Given entries:
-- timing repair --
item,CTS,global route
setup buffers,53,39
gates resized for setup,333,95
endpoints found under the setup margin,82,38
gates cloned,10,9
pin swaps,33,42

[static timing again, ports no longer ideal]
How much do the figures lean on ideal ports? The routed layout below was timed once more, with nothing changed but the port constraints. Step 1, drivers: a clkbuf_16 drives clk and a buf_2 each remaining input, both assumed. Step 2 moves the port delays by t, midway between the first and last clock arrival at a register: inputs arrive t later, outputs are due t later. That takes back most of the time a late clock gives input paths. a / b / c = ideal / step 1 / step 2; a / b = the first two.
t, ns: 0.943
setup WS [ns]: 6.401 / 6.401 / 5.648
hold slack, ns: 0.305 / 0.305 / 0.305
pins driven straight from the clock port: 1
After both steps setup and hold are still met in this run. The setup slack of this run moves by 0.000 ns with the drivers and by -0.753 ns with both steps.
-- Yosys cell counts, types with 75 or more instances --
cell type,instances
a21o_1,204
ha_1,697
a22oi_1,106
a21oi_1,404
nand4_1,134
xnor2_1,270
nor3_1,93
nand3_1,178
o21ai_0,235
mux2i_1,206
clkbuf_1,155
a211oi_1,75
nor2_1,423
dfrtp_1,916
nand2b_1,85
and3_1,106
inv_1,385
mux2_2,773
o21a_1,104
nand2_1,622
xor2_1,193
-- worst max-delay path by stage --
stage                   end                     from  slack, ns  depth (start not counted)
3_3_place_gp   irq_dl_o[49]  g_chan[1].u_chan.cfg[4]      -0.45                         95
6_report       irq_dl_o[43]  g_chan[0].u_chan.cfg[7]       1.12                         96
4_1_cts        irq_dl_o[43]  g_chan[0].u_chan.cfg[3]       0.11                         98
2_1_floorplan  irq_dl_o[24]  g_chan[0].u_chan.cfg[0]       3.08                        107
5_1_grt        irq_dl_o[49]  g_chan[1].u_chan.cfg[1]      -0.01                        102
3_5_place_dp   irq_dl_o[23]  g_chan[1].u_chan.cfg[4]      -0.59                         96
From an optimization exercise on the open Yosys and OpenROAD flow, aimed at small area; shortcuts taken in it are not production practice. The RTL was checked by simulation tests, not by an equivalence proof against the original design. Power is estimated from default activity; no workload was simulated.

[flow/config.mk]
export PLATFORM = sky130hd
export DESIGN_NAME = bssl_top
export DESIGN_NICKNAME = bssl_top
export VERILOG_FILES = /design/flow/design.v
export SDC_FILE = /design/flow/constraint.sdc
export NUM_CORES = 4
export LEC_CHECK = 0
export CAP_MARGIN = 20
export CORE_MARGIN = 2
export CORE_UTILIZATION = 40
export SLEW_MARGIN = 20
[flow/run.sh]
#!/bin/bash
# synth_recipe.tcl (not shown) runs the flow's synth.tcl, then flattens the netlist and writes it again
# the make line also repeats each setting of config.mk as NAME=value (left out here)
make -C /OpenROAD-flow-scripts/flow DESIGN_CONFIG=/design/flow/config.mk WORK_HOME=/design/flow/orfs CLKGATE_MAP_FILE= SYNTH_SCRIPT=/design/flow/synth_recipe.tcl finish
Context: an optimization exercise on an open-source flow, tuned for small area, a short achievable clock period and few clock cycles per item. The choices shown serve that exercise and are no tape-out recipe.
At most, simulation tests tie the RTL to the original design; equivalence was not proved.
No activity file was given, so power comes from the tool's default toggle rates.

Design multichannel_to_mono_pcm16_unit, start of the top module:
module multichannel_to_mono_pcm16_unit (
    input  wire         i_clk,
    input  wire         i_rst_n,
    input  wire         i_cfg_we,
    input  wire [0:0]   i_cfg_index,
    input  wire [3:0]   i_cfg_data,
    input  wire         i_in_valid,
    output logic        o_in_ready,
    input  wire  [31:0] i_sample_bits,
    input  wire         i_silent,
    input  wire         i_packet_last,
    output logic        o_out_valid,
    input  wire         i_out_ready,
    output logic signed [15:0] o_mono_sample,
    output logic        o_packet_end
);
For scale: ~1200 cells after synthesis.
==> flow/config.mk <==
export PLATFORM = sky130hd
export DESIGN_NAME = multichannel_to_mono_pcm16_unit
export DESIGN_NICKNAME = multichannel_to_mono_pcm16_unit
export VERILOG_FILES = /design/flow/design.v
export SDC_FILE = /design/flow/constraint.sdc
export NUM_CORES = 4
export LEC_CHECK = 0
export CAP_MARGIN = 20
export CORE_MARGIN = 2
export CORE_UTILIZATION = 60
export CTS_BUF_LIST = sky130_fd_sc_hd__clkbuf_4 sky130_fd_sc_hd__clkbuf_8
export SLEW_MARGIN = 20
==> flow/constraint.sdc <==
create_clock -name core_clock -period 10.0 [get_ports {i_clk}]
set_input_delay 2.0000 -clock core_clock [delete_from_list [all_inputs] [get_ports {i_clk}]]
set_output_delay 2.0000 -clock core_clock [all_outputs]
set_load 0.01 [all_outputs]
standard.sh (not shown) runs the stock make flow with config.mk's settings and CLKGATE_MAP_FILE= SYNTH_SCRIPT=/design/flow/synth_recipe.tcl, a recipe that flattens the netlist after the stock synthesis.
==> flow/flow/run.sh <==
#!/bin/bash
# The standard layout, with the port buffers made of buf_2 cells instead of the default
# delay buffer: every input and output port still gets its own buffer.
set -euo pipefail
bash standard.sh finish "BUFFER_PORTS_ARGS=-buffer_cell sky130_fd_sc_hd__buf_2" > standard_flow.log 2>&1
Next try:
--- a/flow/design.v
+++ b/flow/design.v
@@ -202,85 +202,85 @@
             p_nm1  <= r_nm1;
         end
     end
     assign p_hx  = {p_hi, p_b[27:24]} ^ {11{p_bs}};
     assign p_sat = (p_hx[10:3] != 8'd0) || (p_hx[2:0] > p_nm1);
     logic [28:0] ys;
     logic [18:0] x;
     logic [17:0] xm;
     logic [17:0] p_m;
     logic [1:0]  p_k;
     logic        p_d1;
-    logic [1:0]  p_dsel;         
+    logic [2:0]  p_dsel;         
     logic        fast;
     mcmono_add #(.W(29)) u_y_add (
         .i_a  ({p_b[27], p_b}),
         .i_b  ({{16{~p_b[27]}}, ~p_b[27:15]}),
         .i_ci (p_cy),
         .o_s  (ys),
         .o_co ()
     );
     assign x  = ys[27:9];
     always_comb begin
         case (p_nm1)
             3'd1, 3'd5: p_k = 2'd1;
             3'd3:       p_k = 2'd2;
             3'd7:       p_k = 2'd3;
             default:    p_k = 2'd0;
         endcase
         case (p_nm1)
             3'd0, 3'd1, 3'd3, 3'd7: p_d1 = 1'b1;
             default:                p_d1 = 1'b0;
         endcase
         case (p_nm1)
-            3'd4:    p_dsel = 2'd1;
-            3'd6:    p_dsel = 2'd2;
-            default: p_dsel = 2'd0;
+            3'd4:    p_dsel = 3'b010;
+            3'd6:    p_dsel = 3'b100;
+            default: p_dsel = 3'b001;
         endcase
     end
     assign xm   = x[17:0] ^ {18{p_bs}};
     assign fast = p_zero || p_sat || p_d1;
     assign p_m  = p_zero ? 18'd0 :
                   p_sat  ? {3'd0, 14'h3FFF, !p_bs} :
                   (!p_d1 && (p_k == 2'd1)) ? {1'b0, xm[17:1]} : xm;
     logic        o_valid;
     logic        o_busy;
     logic [14:0] o_sh;
     logic        o_sign;
     logic        o_pend;
     logic [2:0]  o_rem;
-    logic [1:0]  o_dsel;
+    logic [2:0]  o_dsel;         
     logic [2:0]  o_cnt;
     logic [1:0]  o_k;
     logic [17:0] o_m;
     logic [14:0] o_q;
     logic        out_take;
     assign out_take = !o_busy && (!o_valid || i_out_ready);
     assign p_move   = p_valid && out_take;
-    function automatic logic [3:0] dstep(input logic [1:0] ds, input logic [2:0] r,
+    function automatic logic [3:0] dstep(input logic [2:0] ds, input logic [2:0] r,
                                          input logic b);
-        logic [3:0] t;
         logic       q3, q5, q7;
         logic [2:0] r3, r5, r7;
-        t  = {r, b};
-        q3 = (t >= 4'd3);
-        q5 = (t >= 4'd5);
-        q7 = (t >= 4'd7);
-        r3 = q3 ? 3'(t - 4'd3) : t[2:0];
-        r5 = q5 ? 3'(t - 4'd5) : t[2:0];
-        r7 = q7 ? 3'(t - 4'd7) : t[2:0];
-        case (ds)
-            2'd1:    dstep = {q5, r5};
-            2'd2:    dstep = {q7, r7};
-            default: dstep = {q3, r3};
-        endcase
+        q3    = r[1] | (r[0] & b);
+        r3[2] = 1'b0;
+        r3[1] = (r[0] & ~b) | (r[1] & b);
+        r3[0] = (~r[1] & ~r[0] & b) | (r[1] & ~b);
+        q5    = r[2] | (r[1] & r[0]) | (r[1] & b);
+        r5[2] = (~r[2] & r[1] & ~r[0] & ~b) | (r[2] & b);
+        r5[1] = (~r[2] & ~r[1] & r[0]) | (r[1] & r[0] & b) | (r[2] & ~b);
+        r5[0] = (~r[2] & ~r[1] & b) | (r[1] & r[0] & ~b) | (r[2] & ~b);
+        q7    = r[2] | (r[1] & r[0] & b);
+        r7[0] = b ^ q7;
+        r7[1] = r[0] ^ (q7 & b);
+        r7[2] = r[1] ^ (q7 & r[0] & b);
+        dstep = ({4{ds[0]}} & {q3, r3}) | ({4{ds[1]}} & {q5, r5}) | ({4{ds[2]}} & {q7, r7});
     endfunction
     logic [3:0] ds0, ds1, ds2;
     assign ds0 = dstep(o_dsel, o_rem, o_sh[14]);
     assign ds1 = dstep(o_dsel, ds0[2:0], o_sh[13]);
     assign ds2 = dstep(o_dsel, ds1[2:0], o_sh[12]);
     always_ff @(posedge i_clk) begin
         if (!i_rst_n) begin
             o_valid <= 1'b0;
             o_busy  <= 1'b0;
         end else if (p_move) begin
             o_pend <= p_pend;
@@ -335,40 +335,50 @@
                 bad_n = i_cfg_data[1];
             end else begin
                 nm1_n = (i_cfg_data == 4'd0) ? 3'd0 :
                         (i_cfg_data > 4'd8)  ? 3'd7 : 3'(i_cfg_data - 4'd1);
             end
             pos_n = 3'd0;
         end else if (accept) begin
             pos_n = last ? 3'd0 : r_pos + 3'd1;
         end
         count_n = r_count + {1'b0, commit} - {1'b0, xfer};
     end
+    logic nl_acc;
+    logic nl_cfg;
+    logic notlast_n;
+    logic cnt2_n;
+    logic ready_n;
+    assign nl_acc    = last ? (r_nm1 != 3'd0) : (r_pos + 3'd1 != r_nm1);
+    assign nl_cfg    = i_cfg_index[0] ? (i_cfg_data[3:1] != 3'd0) : (r_nm1 != 3'd0);
+    assign notlast_n = i_cfg_we ? nl_cfg : (accept ? nl_acc : !last);
+    assign cnt2_n    = !xfer && (r_count[1] || (r_count[0] && accept && last));
+    assign ready_n   = !cnt2_n || notlast_n;
     always_ff @(posedge i_clk) begin
         if (!i_rst_n) begin
             r_int   <= 1'b0;
             r_bad   <= 1'b0;
             r_nm1   <= 3'd1;
             r_pos   <= 3'd0;
             r_fsil  <= 1'b0;
             r_fpend <= 1'b0;
             r_count <= 2'd0;
             r_ready <= 1'b1;
             p_valid <= 1'b0;
         end else begin
             r_int   <= int_n;
             r_bad   <= bad_n;
             r_nm1   <= nm1_n;
             r_pos   <= pos_n;
             r_count <= count_n;
-            r_ready <= (count_n < 2'd2) || (pos_n != nm1_n);
+            r_ready <= ready_n;
             if (i_cfg_we || (accept && last)) begin
                 r_fsil  <= 1'b0;
                 r_fpend <= 1'b0;
             end else if (accept) begin
                 r_fsil  <= r_fsil || i_silent;
                 r_fpend <= r_fpend || i_packet_last;
             end
             if (v_last) begin
                 p_valid <= 1'b1;
             end else if (p_move) begin
                 p_valid <= 1'b0;
- The new run went through all stages and came out clean
- non-clock buffer count stays the same
- wire length decreases slightly
- maximum frequency increases by a little under a tenth
- synthesized area decreases slightly
- core utilization decreases by 0.44 points
- setup slack gets better by 390 ps
- critical path depth decreases by 8
- worst hold slack gets worse by 27 ps
- clock-buffer cell count decreases by 4
- clock skew decreases by 4.0 ps
- clock power barely changes
- register-to-register slack gets better by 390 ps
- global-route usage increases by 0.31 points
Testbench counts after the change, summed over its fixed seeds: cycles 14,010, frames 3,072.
For the first run of this note, only the layout was checked, not whether the RTL still works.


the previous run:
Another version of the RTL of multichannel_to_mono_pcm16_unit (not shown whole).
For scale: roughly 1300 cells after synthesis, roughly 150 flip-flops, roughly 63 I/O pins, about 0.012 sq mm of cells after synthesis.
export LEC_CHECK = 0
export CAP_MARGIN = 20
export CORE_MARGIN = 2
export CORE_UTILIZATION = 60
export CTS_BUF_LIST = sky130_fd_sc_hd__clkbuf_4 sky130_fd_sc_hd__clkbuf_8
export SLEW_MARGIN = 20
create_clock -name core_clock -period 10.0 [get_ports {i_clk}]
run.sh (not shown) runs the stock make flow with config.mk's settings and CLKGATE_MAP_FILE= SYNTH_SCRIPT=/design/flow/synth_recipe.tcl, a recipe that flattens the netlist after the stock synthesis.
Stock flow here: none of the scripts above is used.
Input-level comparison between the current run and the previous run:
-- flow/design.v --
<<< the previous run, line 119
    assign f_big = (e >= 8'd134) && !((e == 8'hFF) && (i_sample_bits[22:0] != 23'd0));
    assign f_inr = (e >= 8'd103) && (e <= 8'd133);
    always_comb begin
        case (e[4:0])
            5'd0: f_sh = 5'd5;
            5'd1: f_sh = 5'd4;
            5'd2: f_sh = 5'd3;
            5'd3: f_sh = 5'd2;
            5'd4: f_sh = 5'd1;
            5'd5: f_sh = 5'd0;
            5'd6: f_sh = 5'd31;
            5'd7: f_sh = 5'd30;
            5'd8: f_sh = 5'd29;
            5'd9: f_sh = 5'd28;
            5'd10: f_sh = 5'd27;
            5'd11: f_sh = 5'd26;
            5'd12: f_sh = 5'd25;
            5'd13: f_sh = 5'd24;
            5'd14: f_sh = 5'd23;
            5'd15: f_sh = 5'd22;
            5'd16: f_sh = 5'd21;
            5'd17: f_sh = 5'd20;
            5'd18: f_sh = 5'd19;
            5'd19: f_sh = 5'd18;
            5'd20: f_sh = 5'd17;
            5'd21: f_sh = 5'd16;
            5'd22: f_sh = 5'd15;
            5'd23: f_sh = 5'd14;
            5'd24: f_sh = 5'd13;
            5'd25: f_sh = 5'd12;
            5'd26: f_sh = 5'd11;
            5'd27: f_sh = 5'd10;
            5'd28: f_sh = 5'd9;
            5'd29: f_sh = 5'd8;
            5'd30: f_sh = 5'd7;
            5'd31: f_sh = 5'd6;
            default: f_sh = 5'd0;
        endcase
    end
    assign f_shv = {1'b1, i_sample_bits[22:0], 7'b0} >> f_sh;
    assign f_mag = f_big ? 32'h8000_0000 : (f_inr ? {1'b0, f_shv} : 32'd0);
>>> the current run, line 119
    assign f_big = (e >= 8'd134) && !((e == 8'hFF) && (i_sample_bits[22:0] != 23'd0));
    assign f_inr = (e >= 8'd103) && (e <= 8'd133);
    assign f_sh  = 5'd5 - e[4:0];                        
    assign f_shv = {1'b1, i_sample_bits[22:0], 7'b0} >> f_sh;
    assign f_mag = f_big ? 32'h8000_0000 : (f_inr ? {1'b0, f_shv} : 32'd0);
<<< the previous run, line 166
    logic        v_pend;
    always_ff @(posedge i_clk) begin
        v_op    <= accept ? (r_int ? i_val : f_mag) : 32'd0;
        v_inv   <= accept && !r_int && i_sample_bits[31];
        v_ext   <= accept && (r_int ? i_sample_bits[15] : i_sample_bits[31]);
>>> the current run, line 130
    logic        v_pend;
    always_ff @(posedge i_clk) begin
        v_op    <= accept ? (r_int ? i_val : (f_mag ^ {32{i_sample_bits[31]}})) : 32'd0;
        v_inv   <= accept && !r_int && i_sample_bits[31];
        v_ext   <= accept && (r_int ? i_sample_bits[15] : i_sample_bits[31]);
<<< the previous run, line 184
    logic [3:0]  v_n;
    assign v_n    = {1'b0, r_nm1} + 4'd1;
    assign addend = {{4{v_ext}}, v_op ^ {32{v_inv}}};
    assign acc_in = r_acc;
    mcmono_add #(.W(36)) u_acc_add (
>>> the current run, line 148
    logic [3:0]  v_n;
    assign v_n    = {1'b0, r_nm1} + 4'd1;
    assign addend = {{4{v_ext}}, v_op};
    assign acc_in = r_acc;
    mcmono_add #(.W(36)) u_acc_add (
Findings:
The current run: flow completed, timing, DRC and antenna clean
Higher number of multi-input logic gates was reported by the current run, not the previous run.
The current run against the previous run: highest clock frequency the design can meet saw an increase; actual slew at the worst max-slew pin saw a decrease.
[compare] base=the previous run new=the current run: post-route cell area +about 1.4%, core occupancy in the finished layout -1.1 points.
Relative to the previous run, number of global-route vias before repair decreased by 116 in the current run.
No functional check of the RTL was part of any run of this note.

afterwards: timing with drivers on the ports:
Ports are ideal in the flow. The routed layouts listed here were re-timed in OpenROAD. Step 1 (the two cells are an assumption about what drives the block):
set clk [get_ports {i_clk}]
set_driving_cell -lib_cell sky130_fd_sc_hd__clkbuf_16 $clk
set_driving_cell -lib_cell sky130_fd_sc_hd__buf_2 [delete_from_list [all_inputs] $clk]
Step 2 also shifts input and output timing later by t, the mid clock arrival at the registers, as if the neighbouring blocks saw the same clock. Three values: ideal ports, drivers, drivers and shift; two values: the first two.
run	t, ns	setup slack, ns	worst hold slack (ns)
the first run of note 1	0.494	5.084 / 5.084 / 5.084	0.439 / 0.439 / 0.439
the second run of note 1	0.487	5.473 / 5.473 / 5.374	0.412 / 0.412 / 0.412
the previous run	0.508	4.942 / 4.960 / 4.452	0.412 / 0.412 / 0.412
the current run	0.486	5.117 / 5.117 / 4.764	0.415 / 0.415 / 0.415
After both steps every run listed still meets setup and hold. For the previous run, which loses most, drivers alone change the setup slack by +0.018 ns; drivers and shift together by -0.490 ns.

Problem to solve: Within the material above, find every line containing the word "instances" and copy it.

Solution to the problem:
-- Yosys cell counts, types with 75 or more instances --
cell type,instances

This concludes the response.